In that case, surveys show that black Americans viewed Zimmerman as guilty of committing a racially motivated murder, but other ethnic groups accepted the jury’s acquittal. The split illustrates how public issues are swayed by demographics.
That’s the message state policymakers got last week during a convention of the National Conference of State Legislatures meeting in Atlanta. Much has been written and said since November’s election about how demographic trends affect politics with a growing minority voter base fueling Democrats, but the policy repercussions have gotten less attention.
For example, an obvious trend is the expanded prevalence of Hispanics who make up 92 percent of the country’s overall population growth since 2000. Less obvious is that they are 74 percent of the labor force growth between 2010 and 2020, and they’ll account for 90 percent between 2010 and 2050, according to projections by the Pew Research Center.
“The picture of the workforce is changing pretty dramatically,” said Paul Taylor, director of Pew’s Social & Demographic Trends Project.
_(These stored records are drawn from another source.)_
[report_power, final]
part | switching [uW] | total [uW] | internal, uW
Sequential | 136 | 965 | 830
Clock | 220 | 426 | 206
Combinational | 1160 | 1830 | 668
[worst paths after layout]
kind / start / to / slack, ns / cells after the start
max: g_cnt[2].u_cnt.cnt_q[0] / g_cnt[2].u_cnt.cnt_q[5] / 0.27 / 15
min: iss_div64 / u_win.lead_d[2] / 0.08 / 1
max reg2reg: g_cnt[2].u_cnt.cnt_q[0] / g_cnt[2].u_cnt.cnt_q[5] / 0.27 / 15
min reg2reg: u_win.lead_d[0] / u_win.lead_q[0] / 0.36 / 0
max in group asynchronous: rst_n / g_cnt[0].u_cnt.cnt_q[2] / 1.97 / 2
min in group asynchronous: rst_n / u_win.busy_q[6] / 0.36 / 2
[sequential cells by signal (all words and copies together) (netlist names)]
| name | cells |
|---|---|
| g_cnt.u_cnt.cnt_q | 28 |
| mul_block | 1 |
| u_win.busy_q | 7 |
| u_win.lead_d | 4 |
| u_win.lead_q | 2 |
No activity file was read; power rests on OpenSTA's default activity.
A trend with challenging policy considerations is in social-services funding. In 1960, about one in three senior citizens lived in poverty, and today just about one in 10 do while childhood poverty rates are almost exactly the opposite. That’s because programs like Medicare and Social Security now means the government spends $6.66 on senior citizens for every dollar it spends on children.
“There has been a dramatic shift in priorities and a dramatic shift in economic wellbeing,” he said. “... This is the great political and policy challenge we face.”
Yet, every day, another 10,000 Baby Boomers reach age 65, pushing the proportion of seniors in the general population from 12 percent today to 19 percent by 2050, according to Pew’s estimates.
And yet, those retirees are already nervous about their financial prospects. Roger Ferguson, CEO of the investment company TIAA-CREF, told the legislators that half of all workers say they and their spouse have less than $25,000 in savings.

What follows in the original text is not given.